*WHAT IS REQUIRED*
Within the listing below, how many lines contain "flops"? Only the number is wanted.
..........
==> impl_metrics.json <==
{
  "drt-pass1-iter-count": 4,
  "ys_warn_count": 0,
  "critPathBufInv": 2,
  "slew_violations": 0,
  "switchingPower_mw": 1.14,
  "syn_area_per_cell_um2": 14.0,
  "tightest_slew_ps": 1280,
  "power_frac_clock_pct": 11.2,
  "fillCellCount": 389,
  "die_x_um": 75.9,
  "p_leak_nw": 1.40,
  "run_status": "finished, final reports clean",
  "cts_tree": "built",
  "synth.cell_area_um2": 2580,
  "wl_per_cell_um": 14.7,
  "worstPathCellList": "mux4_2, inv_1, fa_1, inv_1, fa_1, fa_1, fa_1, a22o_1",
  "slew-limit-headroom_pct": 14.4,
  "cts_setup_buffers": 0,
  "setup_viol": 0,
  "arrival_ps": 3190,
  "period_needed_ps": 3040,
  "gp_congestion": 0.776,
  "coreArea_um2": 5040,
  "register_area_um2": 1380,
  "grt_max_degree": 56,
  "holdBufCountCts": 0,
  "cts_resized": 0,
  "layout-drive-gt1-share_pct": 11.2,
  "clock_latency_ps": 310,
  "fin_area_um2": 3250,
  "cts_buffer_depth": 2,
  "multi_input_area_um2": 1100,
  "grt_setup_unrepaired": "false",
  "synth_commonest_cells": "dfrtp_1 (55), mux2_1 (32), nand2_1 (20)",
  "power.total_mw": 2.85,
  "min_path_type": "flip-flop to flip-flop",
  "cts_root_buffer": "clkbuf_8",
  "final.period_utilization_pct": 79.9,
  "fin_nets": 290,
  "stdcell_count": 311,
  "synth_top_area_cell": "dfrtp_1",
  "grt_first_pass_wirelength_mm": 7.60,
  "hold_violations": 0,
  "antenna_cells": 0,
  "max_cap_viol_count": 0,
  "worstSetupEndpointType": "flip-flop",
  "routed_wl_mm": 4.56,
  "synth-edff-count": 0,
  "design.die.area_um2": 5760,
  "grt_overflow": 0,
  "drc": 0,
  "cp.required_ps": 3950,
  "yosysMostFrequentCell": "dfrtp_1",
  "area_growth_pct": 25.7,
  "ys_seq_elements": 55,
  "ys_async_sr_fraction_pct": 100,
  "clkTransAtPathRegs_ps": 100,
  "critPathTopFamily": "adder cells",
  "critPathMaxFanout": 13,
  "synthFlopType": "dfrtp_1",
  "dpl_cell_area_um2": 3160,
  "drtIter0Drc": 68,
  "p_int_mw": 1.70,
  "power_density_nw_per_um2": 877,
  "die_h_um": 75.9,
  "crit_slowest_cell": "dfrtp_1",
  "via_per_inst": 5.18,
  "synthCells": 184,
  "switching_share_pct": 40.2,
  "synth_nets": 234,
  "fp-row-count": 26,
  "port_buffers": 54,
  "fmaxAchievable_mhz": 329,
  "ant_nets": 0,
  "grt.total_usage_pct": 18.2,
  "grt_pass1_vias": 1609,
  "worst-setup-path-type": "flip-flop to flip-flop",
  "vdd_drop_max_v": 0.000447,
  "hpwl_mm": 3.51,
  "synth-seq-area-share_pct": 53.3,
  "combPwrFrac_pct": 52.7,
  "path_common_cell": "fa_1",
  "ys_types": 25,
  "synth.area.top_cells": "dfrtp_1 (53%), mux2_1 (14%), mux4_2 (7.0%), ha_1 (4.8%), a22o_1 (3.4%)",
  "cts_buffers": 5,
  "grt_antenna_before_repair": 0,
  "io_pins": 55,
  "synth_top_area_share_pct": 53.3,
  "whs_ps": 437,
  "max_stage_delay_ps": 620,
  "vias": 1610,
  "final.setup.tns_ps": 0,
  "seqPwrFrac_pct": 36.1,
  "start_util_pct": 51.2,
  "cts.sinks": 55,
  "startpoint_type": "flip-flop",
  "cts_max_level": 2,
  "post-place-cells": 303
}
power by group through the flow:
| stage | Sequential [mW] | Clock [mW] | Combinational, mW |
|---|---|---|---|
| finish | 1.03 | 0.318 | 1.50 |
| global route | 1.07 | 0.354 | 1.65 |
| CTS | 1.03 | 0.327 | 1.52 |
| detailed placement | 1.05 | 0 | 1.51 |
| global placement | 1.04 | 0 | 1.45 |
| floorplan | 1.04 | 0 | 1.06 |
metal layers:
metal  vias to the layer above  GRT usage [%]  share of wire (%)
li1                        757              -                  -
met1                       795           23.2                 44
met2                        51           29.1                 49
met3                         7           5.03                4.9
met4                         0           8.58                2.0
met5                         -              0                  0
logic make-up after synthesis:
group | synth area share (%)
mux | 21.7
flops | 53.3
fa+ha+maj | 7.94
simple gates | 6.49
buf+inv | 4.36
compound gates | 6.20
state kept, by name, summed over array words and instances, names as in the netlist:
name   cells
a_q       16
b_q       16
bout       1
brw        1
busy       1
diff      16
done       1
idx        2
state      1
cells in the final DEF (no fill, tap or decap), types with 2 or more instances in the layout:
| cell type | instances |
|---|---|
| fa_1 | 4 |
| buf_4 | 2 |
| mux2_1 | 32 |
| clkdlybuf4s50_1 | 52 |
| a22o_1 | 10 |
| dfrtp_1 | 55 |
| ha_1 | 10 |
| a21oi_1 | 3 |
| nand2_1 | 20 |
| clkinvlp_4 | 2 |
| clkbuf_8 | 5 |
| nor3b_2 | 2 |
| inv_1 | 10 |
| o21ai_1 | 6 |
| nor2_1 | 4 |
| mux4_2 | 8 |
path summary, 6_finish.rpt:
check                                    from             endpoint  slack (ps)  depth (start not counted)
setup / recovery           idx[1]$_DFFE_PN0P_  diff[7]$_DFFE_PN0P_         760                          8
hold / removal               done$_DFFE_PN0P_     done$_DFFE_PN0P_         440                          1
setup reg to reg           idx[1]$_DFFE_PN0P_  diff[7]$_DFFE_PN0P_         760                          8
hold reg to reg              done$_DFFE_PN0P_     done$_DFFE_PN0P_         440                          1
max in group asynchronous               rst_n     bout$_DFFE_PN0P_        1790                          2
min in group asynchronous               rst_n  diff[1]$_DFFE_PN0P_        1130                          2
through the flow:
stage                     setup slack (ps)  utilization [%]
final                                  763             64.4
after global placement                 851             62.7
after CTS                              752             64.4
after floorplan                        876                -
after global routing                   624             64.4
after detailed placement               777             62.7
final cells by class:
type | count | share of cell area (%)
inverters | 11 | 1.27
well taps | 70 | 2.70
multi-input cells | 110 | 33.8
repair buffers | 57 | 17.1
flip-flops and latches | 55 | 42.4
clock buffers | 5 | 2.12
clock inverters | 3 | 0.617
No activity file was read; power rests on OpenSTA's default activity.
..........
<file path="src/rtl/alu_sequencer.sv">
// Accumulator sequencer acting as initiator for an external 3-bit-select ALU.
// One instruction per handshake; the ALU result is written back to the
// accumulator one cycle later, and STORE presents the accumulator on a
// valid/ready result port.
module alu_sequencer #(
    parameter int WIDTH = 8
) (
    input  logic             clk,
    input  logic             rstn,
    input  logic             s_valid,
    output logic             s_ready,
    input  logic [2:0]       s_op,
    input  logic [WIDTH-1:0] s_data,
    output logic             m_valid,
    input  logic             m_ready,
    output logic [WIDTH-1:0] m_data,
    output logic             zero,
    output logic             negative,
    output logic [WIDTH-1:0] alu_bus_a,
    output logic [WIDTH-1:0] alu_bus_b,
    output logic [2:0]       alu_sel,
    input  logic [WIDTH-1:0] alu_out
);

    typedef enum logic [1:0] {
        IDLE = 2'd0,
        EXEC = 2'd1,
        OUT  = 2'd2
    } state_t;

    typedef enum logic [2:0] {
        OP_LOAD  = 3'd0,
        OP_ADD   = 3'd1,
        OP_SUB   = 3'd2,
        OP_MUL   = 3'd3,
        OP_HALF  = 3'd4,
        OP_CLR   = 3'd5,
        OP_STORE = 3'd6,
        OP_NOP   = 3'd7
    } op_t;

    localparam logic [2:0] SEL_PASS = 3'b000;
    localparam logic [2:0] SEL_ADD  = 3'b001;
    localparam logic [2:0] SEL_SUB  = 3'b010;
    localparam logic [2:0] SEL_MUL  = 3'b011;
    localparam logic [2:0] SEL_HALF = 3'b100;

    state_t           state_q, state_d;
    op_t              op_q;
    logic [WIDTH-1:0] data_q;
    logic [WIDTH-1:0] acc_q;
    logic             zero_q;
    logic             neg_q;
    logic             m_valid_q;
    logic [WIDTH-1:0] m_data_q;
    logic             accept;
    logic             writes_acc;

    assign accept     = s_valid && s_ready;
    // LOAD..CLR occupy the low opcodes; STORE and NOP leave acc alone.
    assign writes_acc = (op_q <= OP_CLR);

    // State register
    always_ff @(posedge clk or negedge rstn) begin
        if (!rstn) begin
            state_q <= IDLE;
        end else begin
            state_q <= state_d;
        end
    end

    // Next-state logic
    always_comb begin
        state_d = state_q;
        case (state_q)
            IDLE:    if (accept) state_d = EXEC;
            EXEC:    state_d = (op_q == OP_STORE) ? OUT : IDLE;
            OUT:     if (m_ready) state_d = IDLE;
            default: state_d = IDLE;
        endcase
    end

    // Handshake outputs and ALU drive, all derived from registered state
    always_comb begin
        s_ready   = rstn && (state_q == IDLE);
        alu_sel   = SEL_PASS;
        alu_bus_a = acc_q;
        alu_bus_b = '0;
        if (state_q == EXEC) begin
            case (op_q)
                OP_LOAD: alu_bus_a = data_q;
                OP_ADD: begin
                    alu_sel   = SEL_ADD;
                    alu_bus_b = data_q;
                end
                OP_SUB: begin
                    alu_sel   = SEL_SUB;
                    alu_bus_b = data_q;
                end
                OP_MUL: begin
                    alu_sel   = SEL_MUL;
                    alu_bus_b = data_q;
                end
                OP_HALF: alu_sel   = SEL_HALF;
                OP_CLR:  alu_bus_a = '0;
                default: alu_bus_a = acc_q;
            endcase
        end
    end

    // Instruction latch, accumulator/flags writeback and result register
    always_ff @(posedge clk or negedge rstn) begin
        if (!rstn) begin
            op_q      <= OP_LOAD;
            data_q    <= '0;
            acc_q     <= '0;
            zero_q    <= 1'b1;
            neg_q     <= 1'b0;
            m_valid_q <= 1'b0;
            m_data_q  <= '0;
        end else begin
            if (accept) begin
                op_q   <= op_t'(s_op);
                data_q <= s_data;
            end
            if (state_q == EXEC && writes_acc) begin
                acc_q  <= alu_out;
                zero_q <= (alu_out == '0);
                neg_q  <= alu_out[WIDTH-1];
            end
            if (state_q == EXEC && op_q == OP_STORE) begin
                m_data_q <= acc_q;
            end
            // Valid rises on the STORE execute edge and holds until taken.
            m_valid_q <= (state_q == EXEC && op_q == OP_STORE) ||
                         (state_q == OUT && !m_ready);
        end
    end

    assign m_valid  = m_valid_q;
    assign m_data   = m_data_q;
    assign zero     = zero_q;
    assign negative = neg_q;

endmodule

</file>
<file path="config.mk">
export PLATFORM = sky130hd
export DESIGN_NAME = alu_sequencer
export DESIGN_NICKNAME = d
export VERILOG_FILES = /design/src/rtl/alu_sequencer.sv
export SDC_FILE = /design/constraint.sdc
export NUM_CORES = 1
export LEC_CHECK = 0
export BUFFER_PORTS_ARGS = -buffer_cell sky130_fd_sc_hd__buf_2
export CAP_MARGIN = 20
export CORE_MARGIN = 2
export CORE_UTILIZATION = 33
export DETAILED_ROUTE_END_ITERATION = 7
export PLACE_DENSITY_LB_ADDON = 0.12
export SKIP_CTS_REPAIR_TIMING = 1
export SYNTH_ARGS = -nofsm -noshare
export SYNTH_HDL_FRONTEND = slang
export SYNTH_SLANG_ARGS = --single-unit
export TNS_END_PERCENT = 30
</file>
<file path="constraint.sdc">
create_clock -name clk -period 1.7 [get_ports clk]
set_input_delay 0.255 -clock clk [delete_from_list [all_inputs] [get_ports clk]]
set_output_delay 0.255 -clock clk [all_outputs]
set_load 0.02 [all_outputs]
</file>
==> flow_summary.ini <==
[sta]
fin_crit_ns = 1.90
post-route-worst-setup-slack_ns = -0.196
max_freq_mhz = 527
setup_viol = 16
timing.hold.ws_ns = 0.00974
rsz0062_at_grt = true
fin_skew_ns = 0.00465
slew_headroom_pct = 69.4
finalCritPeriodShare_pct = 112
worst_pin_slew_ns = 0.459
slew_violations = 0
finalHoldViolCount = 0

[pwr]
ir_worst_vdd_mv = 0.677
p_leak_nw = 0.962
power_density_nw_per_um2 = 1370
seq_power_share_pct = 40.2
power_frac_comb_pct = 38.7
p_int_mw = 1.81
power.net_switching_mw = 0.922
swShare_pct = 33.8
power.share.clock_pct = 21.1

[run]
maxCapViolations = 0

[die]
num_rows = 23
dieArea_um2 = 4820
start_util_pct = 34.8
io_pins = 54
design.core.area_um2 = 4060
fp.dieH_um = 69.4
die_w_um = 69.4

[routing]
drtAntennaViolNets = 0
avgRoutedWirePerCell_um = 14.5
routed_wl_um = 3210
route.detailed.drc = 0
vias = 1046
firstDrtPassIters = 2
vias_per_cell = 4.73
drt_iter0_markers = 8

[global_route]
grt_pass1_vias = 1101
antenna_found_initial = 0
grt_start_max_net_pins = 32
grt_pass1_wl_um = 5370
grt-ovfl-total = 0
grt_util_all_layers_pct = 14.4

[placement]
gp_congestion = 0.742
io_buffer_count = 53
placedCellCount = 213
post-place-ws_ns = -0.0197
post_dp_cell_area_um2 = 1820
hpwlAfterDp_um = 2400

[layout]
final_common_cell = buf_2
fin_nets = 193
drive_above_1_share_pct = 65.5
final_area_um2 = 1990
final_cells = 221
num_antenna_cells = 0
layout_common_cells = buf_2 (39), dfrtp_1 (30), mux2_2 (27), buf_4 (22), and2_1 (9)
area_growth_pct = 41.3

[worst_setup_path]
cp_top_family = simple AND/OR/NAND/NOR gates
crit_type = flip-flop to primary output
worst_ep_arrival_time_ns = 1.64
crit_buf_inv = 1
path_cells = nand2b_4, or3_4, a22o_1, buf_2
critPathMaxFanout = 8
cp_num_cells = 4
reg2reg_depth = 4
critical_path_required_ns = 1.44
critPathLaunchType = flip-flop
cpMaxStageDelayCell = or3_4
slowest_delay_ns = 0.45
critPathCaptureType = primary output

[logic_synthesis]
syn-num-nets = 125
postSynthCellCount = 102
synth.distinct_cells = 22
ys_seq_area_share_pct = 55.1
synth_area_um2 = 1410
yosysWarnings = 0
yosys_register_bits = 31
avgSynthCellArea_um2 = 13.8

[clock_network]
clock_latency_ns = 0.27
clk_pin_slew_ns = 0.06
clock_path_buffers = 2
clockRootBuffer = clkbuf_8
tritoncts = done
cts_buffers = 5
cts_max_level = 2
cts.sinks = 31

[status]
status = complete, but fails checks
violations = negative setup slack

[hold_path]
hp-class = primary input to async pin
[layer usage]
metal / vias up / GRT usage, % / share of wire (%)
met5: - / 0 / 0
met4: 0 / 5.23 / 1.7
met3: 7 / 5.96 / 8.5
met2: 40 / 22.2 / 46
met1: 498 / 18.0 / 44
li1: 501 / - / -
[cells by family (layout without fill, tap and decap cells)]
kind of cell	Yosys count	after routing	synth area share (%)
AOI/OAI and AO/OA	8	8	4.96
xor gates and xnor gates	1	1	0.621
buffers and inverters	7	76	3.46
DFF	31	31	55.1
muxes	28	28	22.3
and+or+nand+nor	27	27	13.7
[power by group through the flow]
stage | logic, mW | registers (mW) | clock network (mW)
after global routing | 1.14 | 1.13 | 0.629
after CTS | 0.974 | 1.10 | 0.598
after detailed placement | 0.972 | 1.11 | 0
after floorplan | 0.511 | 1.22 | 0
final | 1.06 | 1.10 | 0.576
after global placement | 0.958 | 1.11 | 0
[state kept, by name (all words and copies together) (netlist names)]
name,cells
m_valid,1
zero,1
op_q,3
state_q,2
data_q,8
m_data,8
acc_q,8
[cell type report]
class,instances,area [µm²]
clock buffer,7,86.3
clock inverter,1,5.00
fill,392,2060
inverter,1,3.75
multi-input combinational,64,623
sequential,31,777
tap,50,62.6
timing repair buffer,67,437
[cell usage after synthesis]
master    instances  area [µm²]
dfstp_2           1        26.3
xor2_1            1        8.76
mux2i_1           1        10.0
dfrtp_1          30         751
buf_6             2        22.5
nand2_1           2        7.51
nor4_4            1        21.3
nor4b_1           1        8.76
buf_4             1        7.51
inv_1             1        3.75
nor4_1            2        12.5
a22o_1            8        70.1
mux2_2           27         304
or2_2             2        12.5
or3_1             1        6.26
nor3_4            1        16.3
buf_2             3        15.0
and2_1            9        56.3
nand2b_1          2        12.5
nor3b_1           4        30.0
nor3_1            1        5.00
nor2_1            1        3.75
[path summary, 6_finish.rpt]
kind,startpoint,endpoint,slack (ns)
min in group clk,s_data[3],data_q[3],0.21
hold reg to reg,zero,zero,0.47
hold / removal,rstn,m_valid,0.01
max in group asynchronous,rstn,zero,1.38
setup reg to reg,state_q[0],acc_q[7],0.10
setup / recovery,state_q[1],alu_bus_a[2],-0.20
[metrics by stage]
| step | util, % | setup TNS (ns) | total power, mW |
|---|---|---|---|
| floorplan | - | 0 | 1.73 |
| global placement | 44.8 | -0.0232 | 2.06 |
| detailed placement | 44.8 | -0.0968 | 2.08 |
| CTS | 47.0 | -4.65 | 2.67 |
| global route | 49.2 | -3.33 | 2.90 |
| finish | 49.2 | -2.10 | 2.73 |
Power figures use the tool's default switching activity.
..........
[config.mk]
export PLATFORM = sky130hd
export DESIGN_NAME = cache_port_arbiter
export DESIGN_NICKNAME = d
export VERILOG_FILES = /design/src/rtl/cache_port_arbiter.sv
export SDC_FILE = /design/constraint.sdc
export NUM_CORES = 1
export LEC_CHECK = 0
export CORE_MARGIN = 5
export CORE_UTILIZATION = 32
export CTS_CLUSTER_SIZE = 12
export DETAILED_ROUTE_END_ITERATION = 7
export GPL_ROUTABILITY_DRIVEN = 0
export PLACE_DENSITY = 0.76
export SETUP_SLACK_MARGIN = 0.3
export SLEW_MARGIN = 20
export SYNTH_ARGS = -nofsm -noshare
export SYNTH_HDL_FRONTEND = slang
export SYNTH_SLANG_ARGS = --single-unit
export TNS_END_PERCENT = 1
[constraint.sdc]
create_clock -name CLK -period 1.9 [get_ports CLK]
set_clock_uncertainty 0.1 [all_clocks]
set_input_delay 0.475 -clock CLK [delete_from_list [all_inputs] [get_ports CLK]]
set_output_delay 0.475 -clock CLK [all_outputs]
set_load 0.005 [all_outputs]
..........
*RESULT OF THE TASK*
2